The eradication of smallpox does not necessitate the end of vaccination. Instead, it changes the cost benefit analysis of vaccination as the article described.
Most people are not rational. A lot of people are very good at recalling facts and pattern-matching, but they don't even come close to understanding the full complexity and the effects of what they're doing or saying.
Nobody comes even close to understanding the full complexity and effects of what they're doing or saying. I guess we could say that each one of us is more or less rational, but treating it as a binary feature would be hard to defend in practice.

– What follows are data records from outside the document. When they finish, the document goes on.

==> src/hdl/exec_pkg.sv <==
// package for the table write, test-and-skip and exclusive-OR execute block
// assumes a core clock split into four phases per instruction cycle
// Function
// - The table write opcode is 0000 0000 0000 11nn and nn picks keep, post-inc, post-dec or pre-inc of the pointer.
// - A table write puts the table latch byte into the holding register picked by the pointer's three low bits.
// - The table pointer is a 21-bit byte address and increments and decrements act on all of it.
// - Pointer bit 0 picks the low byte of a program word when 0 and the high byte when 1.
// - A table write is one word and two instruction cycles, touches no flag and only loads a holding register.
// - Test-and-skip is 0110 011a plus an address and drops the fetched next instruction when the register is zero.
// - Test-and-skip takes one cycle, two when it skips, three when it skips a two-word instruction, and touches no flag.
// - An access bit of 0 picks the fixed access bank and 1 picks the bank in the bank select value.
// - Literal exclusive-OR 0000 1010 kkkk kkkk puts the working register XOR k in the working register in one cycle.
// - File exclusive-OR 0001 10da XORs the working and file registers in one cycle into W when d is 0, else into f.
`default_nettype none
package exec_pkg;

  ////////////////////////////////////////////////////////////////////////////
  // widths
  localparam int INSTR_W    = 16;
  localparam int BYTE_W     = 8;
  localparam int TP_W       = 21;
  localparam int BANK_W     = 4;
  localparam int FADDR_W    = 12;
  localparam int HOLD_N     = 8;
  localparam int HOLD_IDX_W = 3;
  localparam int REG_ADDR_W = 4;
  localparam int PHASE_W    = 2;

  ////////////////////////////////////////////////////////////////////////////
  // instruction phases
  localparam logic [PHASE_W-1:0] PH_Q1 = 2'h0;
  localparam logic [PHASE_W-1:0] PH_Q2 = 2'h1;
  localparam logic [PHASE_W-1:0] PH_Q3 = 2'h2;
  localparam logic [PHASE_W-1:0] PH_Q4 = 2'h3;

  ////////////////////////////////////////////////////////////////////////////
  // opcode patterns and field positions
  localparam logic [13:0] OP_TW_PREFIX  = 14'h0003;
  localparam logic [6:0]  OP_TST_PREFIX = 7'h33;
  localparam logic [7:0]  OP_XL_PREFIX  = 8'h0A;
  localparam logic [5:0]  OP_XF_PREFIX  = 6'h06;
  localparam int          FLD_A_BIT     = 8;
  localparam int          FLD_D_BIT     = 9;

  // pointer modes of the table write
  localparam logic [1:0] TP_KEEP    = 2'h0;
  localparam logic [1:0] TP_POSTINC = 2'h1;
  localparam logic [1:0] TP_POSTDEC = 2'h2;
  localparam logic [1:0] TP_PREINC  = 2'h3;

  // fixed access bank
  localparam logic [BANK_W-1:0] ACCESS_BANK = 4'h0;

  ////////////////////////////////////////////////////////////////////////////
  // register map of the plain register port
  localparam logic [REG_ADDR_W-1:0] REG_W        = 4'h0;
  localparam logic [REG_ADDR_W-1:0] REG_STATUS   = 4'h1;
  localparam logic [REG_ADDR_W-1:0] REG_TP_LOW   = 4'h2;
  localparam logic [REG_ADDR_W-1:0] REG_TP_HIGH  = 4'h3;
  localparam logic [REG_ADDR_W-1:0] REG_TP_UPPER = 4'h4;
  localparam logic [REG_ADDR_W-1:0] REG_LATCH    = 4'h5;
  localparam logic [REG_ADDR_W-1:0] REG_BANK     = 4'h6;
  localparam int                    HOLD_SEL_BIT = 3;
  localparam int                    STAT_Z_BIT   = 2;
  localparam int                    STAT_N_BIT   = 4;

  ////////////////////////////////////////////////////////////////////////////
  // reset values
  localparam logic [BYTE_W-1:0] W_RESET     = 8'h00;
  localparam logic [TP_W-1:0]   TP_RESET    = 21'h000000;
  localparam logic [BYTE_W-1:0] LATCH_RESET = 8'h00;
  localparam logic [BANK_W-1:0] BANK_RESET  = 4'h0;
  localparam logic [BYTE_W-1:0] HOLD_RESET  = 8'hFF;

  // execution states
  typedef enum logic [1:0] {ST_EXEC, ST_TW2, ST_SKIP, ST_SKIP2} state_t;

endpackage
`default_nettype wire

==> src/hdl/hold_if.sv <==
// interface between the execute logic and the holding register bank
// assumes both ends run on the same core clock
`timescale 1ns/100ps
`default_nettype none
interface hold_if;
  import exec_pkg::*;
  logic                  wr_en;
  logic [HOLD_IDX_W-1:0] wr_idx;
  logic [BYTE_W-1:0]     wr_data;
  logic [HOLD_IDX_W-1:0] rd_idx;
  logic [BYTE_W-1:0]     rd_data;

  modport core (output wr_en, output wr_idx, output wr_data, output rd_idx, input rd_data);
  modport bank (input wr_en, input wr_idx, input wr_data, input rd_idx, output rd_data);
endinterface
`default_nettype wire

==> src/hdl/holding_bank.sv <==
// eight holding registers filled by table writes
// assumes writes arrive from the execute logic on the core clock
`timescale 1ns/100ps
`default_nettype none
module holding_bank (
  // clock and reset
  input  wire logic mclk,
  input  wire logic reset_n,
  // execute side
  hold_if.bank      hb
);
  import exec_pkg::*;

  logic [BYTE_W-1:0] store      [HOLD_N];
  logic [BYTE_W-1:0] next_store [HOLD_N];

  ////////////////////////////////////////////////////////////////////////////
  // one entry per holding register
  genvar g;
  generate
    for (g = 0; g < HOLD_N; g++) begin : g_entry
      // load when the write index names this entry
      always_comb begin
        next_store[g] = store[g];
        if (hb.wr_en && hb.wr_idx == HOLD_IDX_W'(g)) begin
          next_store[g] = hb.wr_data;
        end
      end

      always_ff @(posedge mclk) begin
        if (!reset_n) begin
          store[g] <= HOLD_RESET;
        end else begin
          store[g] <= next_store[g];
        end
      end
    end
  endgenerate

  // read port for the register bus
  assign hb.rd_data = store[hb.rd_idx];
endmodule // holding_bank
`default_nettype wire

==> src/hdl/table_write_test_xor_exec.sv <==
// execute logic for table write, test-and-skip and the two exclusive-OR ops
// assumes a fetch unit presenting the next word and a data memory that
// answers a read strobe with data in the following clock
`timescale 1ns/100ps
`default_nettype none
module table_write_test_xor_exec (
  // clock and reset
  input  wire logic                               mclk,
  input  wire logic                               reset_n,
  // instruction fetch
  input  wire logic [exec_pkg::INSTR_W-1:0]       instr_word,
  input  wire logic                               instr_two_word,
  output logic                                    instr_load,
  output logic                                    instr_discard,
  // file register memory
  output logic [exec_pkg::FADDR_W-1:0]            file_addr,
  output logic                                    file_rd,
  input  wire logic [exec_pkg::BYTE_W-1:0]        file_rdata,
  output logic                                    file_wr,
  output logic [exec_pkg::BYTE_W-1:0]             file_wdata,
  // program memory pointer
  output logic [exec_pkg::TP_W-1:0]               table_pointer,
  // register port
  input  wire logic [exec_pkg::REG_ADDR_W-1:0]    reg_addr,
  input  wire logic [exec_pkg::BYTE_W-1:0]        reg_wdata,
  input  wire logic                               reg_wr,
  input  wire logic                               reg_rd,
  output logic [exec_pkg::BYTE_W-1:0]             reg_rdata
);
  import exec_pkg::*;

  ////////////////////////////////////////////////////////////////////////////
  // declarations
  logic [PHASE_W-1:0] phase;
  logic [PHASE_W-1:0] next_phase;
  state_t             state;
  state_t             next_state;
  logic [INSTR_W-1:0] instr;
  logic [INSTR_W-1:0] next_instr;
  logic [BYTE_W-1:0]  w_reg;
  logic [BYTE_W-1:0]  next_w_reg;
  logic               flag_n;
  logic               next_flag_n;
  logic               flag_z;
  logic               next_flag_z;
  logic [TP_W-1:0]    next_table_pointer;
  logic [BYTE_W-1:0]  table_latch;
  logic [BYTE_W-1:0]  next_table_latch;
  logic [BANK_W-1:0]  bank_select_value;
  logic [BANK_W-1:0]  next_bank_select_value;
  logic [FADDR_W-1:0] next_file_addr;
  logic               next_file_rd;
  logic               next_file_wr;
  logic [BYTE_W-1:0]  next_file_wdata;
  logic               two_word_seen;
  logic               next_two_word_seen;
  logic [BYTE_W-1:0]  hold_data;
  logic [BYTE_W-1:0]  next_hold_data;
  logic [BYTE_W-1:0]  next_reg_rdata;
  logic               is_tw;
  logic               is_tst;
  logic               is_xl;
  logic               is_xf;
  logic               cur_a;
  logic               cur_d;
  logic [1:0]         cur_nn;
  logic [BYTE_W-1:0]  cur_f;
  logic [BYTE_W-1:0]  xor_res;

  hold_if hb ();

  holding_bank u_holding_bank (
    .mclk    (mclk),
    .reset_n (reset_n),
    .hb      (hb)
  );

  ////////////////////////////////////////////////////////////////////////////
  // four-phase divider, one phase per clock
  always_comb begin
    next_phase = phase + 2'h1;
  end

  always_ff @(posedge mclk) begin
    if (!reset_n) begin
      phase <= PH_Q1;
    end else begin
      phase <= next_phase;
    end
  end

  ////////////////////////////////////////////////////////////////////////////
  // opcode decode of the latched word
  assign is_tw   = (state == ST_EXEC) && (instr[15:2] == OP_TW_PREFIX);
  assign is_tst  = (state == ST_EXEC) && (instr[15:9] == OP_TST_PREFIX);
  assign is_xl   = (state == ST_EXEC) && (instr[15:8] == OP_XL_PREFIX);
  assign is_xf   = (state == ST_EXEC) && (instr[15:10] == OP_XF_PREFIX);
  assign cur_a   = instr[FLD_A_BIT];
  assign cur_d   = instr[FLD_D_BIT];
  assign cur_nn  = instr[1:0];
  assign cur_f   = instr[7:0];
  assign xor_res = w_reg ^ (is_xl ? cur_f : file_rdata);

  // fetch handshake, one pulse per instruction cycle at the first phase, none in the second cycle of a table write
  assign instr_load    = (state == ST_EXEC) && (phase == PH_Q1);
  assign instr_discard = ((state == ST_SKIP) || (state == ST_SKIP2)) && (phase == PH_Q1);

  // holding register write port, byte index from the pointer's low bits
  assign hb.wr_en   = (state == ST_TW2) && (phase == PH_Q4);
  assign hb.wr_idx  = table_pointer[HOLD_IDX_W-1:0];         // bits 2:0 pick the byte
  assign hb.wr_data = hold_data;
  assign hb.rd_idx  = reg_addr[HOLD_IDX_W-1:0];

  ////////////////////////////////////////////////////////////////////////////
  // execution: bus writes first, instruction results override them
  always_comb begin
    next_state             = state;
    next_instr             = instr;
    next_w_reg             = w_reg;
    next_flag_n            = flag_n;
    next_flag_z            = flag_z;
    next_table_pointer     = table_pointer;
    next_table_latch       = table_latch;
    next_bank_select_value = bank_select_value;
    next_file_addr         = file_addr;
    next_file_rd           = 1'b0;
    next_file_wr           = 1'b0;
    next_file_wdata        = file_wdata;
    next_two_word_seen     = two_word_seen;
    next_hold_data         = hold_data;
    // software writes
    if (reg_wr) begin
      case (reg_addr)
        REG_W:        next_w_reg = reg_wdata;
        REG_STATUS: begin
          next_flag_n = reg_wdata[STAT_N_BIT];
          next_flag_z = reg_wdata[STAT_Z_BIT];
        end
        REG_TP_LOW:   next_table_pointer[7:0]   = reg_wdata;
        REG_TP_HIGH:  next_table_pointer[15:8]  = reg_wdata;
        REG_TP_UPPER: next_table_pointer[20:16] = reg_wdata[4:0];
        REG_LATCH:    next_table_latch          = reg_wdata;
        REG_BANK:     next_bank_select_value    = reg_wdata[BANK_W-1:0];
        default: ;
      endcase
    end
    case (state)
      ST_EXEC: begin
        if (phase == PH_Q1) begin
          next_instr = instr_word;
        end
        // operand read, bank chosen by the access bit
        if ((phase == PH_Q2) && (is_tst || is_xf)) begin
          next_file_rd   = 1'b1;
          next_file_addr = cur_a ? {bank_select_value, cur_f} : {ACCESS_BANK, cur_f};
        end
        if (phase == PH_Q4) begin
          if (is_xl) begin
            next_w_reg  = xor_res;
            next_flag_n = xor_res[BYTE_W-1];
            next_flag_z = (xor_res == 8'h00);
          end else if (is_xf) begin
            next_flag_n = xor_res[BYTE_W-1];
            next_flag_z = (xor_res == 8'h00);
            if (cur_d) begin
              next_file_wr    = 1'b1;
              next_file_wdata = xor_res;
            end else begin
              next_w_reg = xor_res;
            end
          end else if (is_tst && (file_rdata == 8'h00)) begin
            next_state = ST_SKIP;
          end else if (is_tw) begin
            next_state = ST_TW2;
            if (cur_nn == TP_PREINC) begin
              next_table_pointer = table_pointer + 21'h000001;
            end
          end
        end
      end
      ST_TW2: begin
        // second cycle: read latch, write holding register, post-adjust
        if (phase == PH_Q2) begin
          next_hold_data = table_latch;
        end
        if (phase == PH_Q4) begin
          next_state = ST_EXEC;
          case (cur_nn)
            TP_POSTINC: next_table_pointer = table_pointer + 21'h000001;
            TP_POSTDEC: next_table_pointer = table_pointer - 21'h000001;
            default: ;
          endcase
        end
      end
      ST_SKIP: begin
        // discarded word; a second word costs one more dead cycle
        if (phase == PH_Q1) begin
          next_two_word_seen = instr_two_word;
        end
        if (phase == PH_Q4) begin
          next_state = two_word_seen ? ST_SKIP2 : ST_EXEC;
        end
      end
      ST_SKIP2: begin
        if (phase == PH_Q4) begin
          next_state = ST_EXEC;
        end
      end
      default: next_state = ST_EXEC;
    endcase
  end

  always_ff @(posedge mclk) begin
    if (!reset_n) begin
      state             <= ST_EXEC;
      instr             <= 16'h0000;
      w_reg             <= W_RESET;
      flag_n            <= 1'b0;
      flag_z            <= 1'b0;
      table_pointer     <= TP_RESET;
      table_latch       <= LATCH_RESET;
      bank_select_value <= BANK_RESET;
      file_addr         <= 12'h000;
      file_rd           <= 1'b0;
      file_wr           <= 1'b0;
      file_wdata        <= 8'h00;
      two_word_seen     <= 1'b0;
      hold_data         <= 8'h00;
    end else begin
      state             <= next_state;
      instr             <= next_instr;
      w_reg             <= next_w_reg;
      flag_n            <= next_flag_n;
      flag_z            <= next_flag_z;
      table_pointer     <= next_table_pointer;
      table_latch       <= next_table_latch;
      bank_select_value <= next_bank_select_value;
      file_addr         <= next_file_addr;
      file_rd           <= next_file_rd;
      file_wr           <= next_file_wr;
      file_wdata        <= next_file_wdata;
      two_word_seen     <= next_two_word_seen;
      hold_data         <= next_hold_data;
    end
  end

  ////////////////////////////////////////////////////////////////////////////
  // register read data, valid only in the cycle after the strobe
  always_comb begin
    next_reg_rdata = 8'h00;
    if (reg_rd) begin
      if (reg_addr[HOLD_SEL_BIT]) begin
        next_reg_rdata = hb.rd_data;
      end else begin
        case (reg_addr)
          REG_W:        next_reg_rdata = w_reg;
          REG_STATUS:   next_reg_rdata = {3'h0, flag_n, 1'b0, flag_z, 2'h0};
          REG_TP_LOW:   next_reg_rdata = table_pointer[7:0];
          REG_TP_HIGH:  next_reg_rdata = table_pointer[15:8];
          REG_TP_UPPER: next_reg_rdata = {3'h0, table_pointer[20:16]};
          REG_LATCH:    next_reg_rdata = table_latch;
          REG_BANK:     next_reg_rdata = {4'h0, bank_select_value};
          default:      next_reg_rdata = 8'h00;
        endcase
      end
    end
  end

  always_ff @(posedge mclk) begin
    if (!reset_n) begin
      reg_rdata <= 8'h00;
    end else begin
      reg_rdata <= next_reg_rdata;
    end
  end
endmodule // table_write_test_xor_exec
`default_nettype wire
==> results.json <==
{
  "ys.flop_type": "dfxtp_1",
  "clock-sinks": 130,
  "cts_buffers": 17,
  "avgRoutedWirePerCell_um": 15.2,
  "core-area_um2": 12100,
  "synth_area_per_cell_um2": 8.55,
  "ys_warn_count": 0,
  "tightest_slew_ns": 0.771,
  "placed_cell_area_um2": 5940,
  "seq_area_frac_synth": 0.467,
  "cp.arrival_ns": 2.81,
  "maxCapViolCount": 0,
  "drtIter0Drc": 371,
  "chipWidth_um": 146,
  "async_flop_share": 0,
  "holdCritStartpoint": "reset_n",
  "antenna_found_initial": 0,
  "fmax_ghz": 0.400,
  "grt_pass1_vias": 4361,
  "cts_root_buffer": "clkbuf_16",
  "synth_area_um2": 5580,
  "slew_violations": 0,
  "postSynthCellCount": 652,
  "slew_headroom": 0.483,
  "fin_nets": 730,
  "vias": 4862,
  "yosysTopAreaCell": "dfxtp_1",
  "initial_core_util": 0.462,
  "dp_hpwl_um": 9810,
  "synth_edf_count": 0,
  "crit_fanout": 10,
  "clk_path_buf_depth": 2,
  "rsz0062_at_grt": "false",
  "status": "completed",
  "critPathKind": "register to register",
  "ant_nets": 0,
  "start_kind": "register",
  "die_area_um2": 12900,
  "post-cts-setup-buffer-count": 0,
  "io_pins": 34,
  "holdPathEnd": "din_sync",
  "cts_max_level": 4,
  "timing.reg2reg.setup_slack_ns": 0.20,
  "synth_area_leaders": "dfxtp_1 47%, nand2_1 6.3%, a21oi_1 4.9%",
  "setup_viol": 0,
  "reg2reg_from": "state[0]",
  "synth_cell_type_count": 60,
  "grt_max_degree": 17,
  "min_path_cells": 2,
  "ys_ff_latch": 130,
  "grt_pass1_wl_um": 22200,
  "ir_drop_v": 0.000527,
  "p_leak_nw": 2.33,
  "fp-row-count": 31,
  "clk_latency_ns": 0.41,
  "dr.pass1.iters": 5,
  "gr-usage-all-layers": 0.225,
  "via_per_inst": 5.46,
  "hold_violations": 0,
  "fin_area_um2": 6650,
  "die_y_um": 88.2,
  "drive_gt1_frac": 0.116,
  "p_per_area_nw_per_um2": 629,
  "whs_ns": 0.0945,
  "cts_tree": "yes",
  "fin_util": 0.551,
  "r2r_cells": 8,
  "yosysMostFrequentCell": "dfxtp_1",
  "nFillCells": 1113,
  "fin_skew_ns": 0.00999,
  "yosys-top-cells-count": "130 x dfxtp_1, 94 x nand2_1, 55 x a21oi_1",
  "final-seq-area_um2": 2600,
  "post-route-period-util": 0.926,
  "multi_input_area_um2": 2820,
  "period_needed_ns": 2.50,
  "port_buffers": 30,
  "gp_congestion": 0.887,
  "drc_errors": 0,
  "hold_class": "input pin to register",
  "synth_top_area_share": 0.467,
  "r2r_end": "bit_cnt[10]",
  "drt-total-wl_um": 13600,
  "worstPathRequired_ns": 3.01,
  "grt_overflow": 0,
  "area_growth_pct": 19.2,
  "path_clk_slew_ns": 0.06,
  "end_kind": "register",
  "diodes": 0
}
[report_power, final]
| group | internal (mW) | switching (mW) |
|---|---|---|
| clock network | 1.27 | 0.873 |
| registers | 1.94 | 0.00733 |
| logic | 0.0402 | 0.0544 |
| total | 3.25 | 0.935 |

Making bad decisions based on faulty understanding does not make you irrational, it just means that you don't know enough to make the optimal decision.
The really "irrational" decisions, such as decisions based on altruism, can still be made even with complete knowledge and understanding of the full complexity of the issues that led to the decision.
At the risk of just mirroring krotton's comment: Given the results of 'behavioural economics' research (I still don't understand why they don't just brand their work as psychology), surely the better question is whether anyone can be anywhere near rational?
This adds a different perspective to the example of the American football game. If the value context is purely winning the game, then it is rational not to make the kick. However, the value context is actually a lot larger and more nebulous than that; it's some combination of the students' well-being, the college's reputation, the crowd's entertainment and a bunch of other stuff.
Before asserting that someone is being irrational, it's always worth thinking about their value context.
Edit: Just remembered that of course Hume already understood this very well. "Reason is, and ought only to be the slave of the passions, and can never pretend to any other office than to serve and obey them."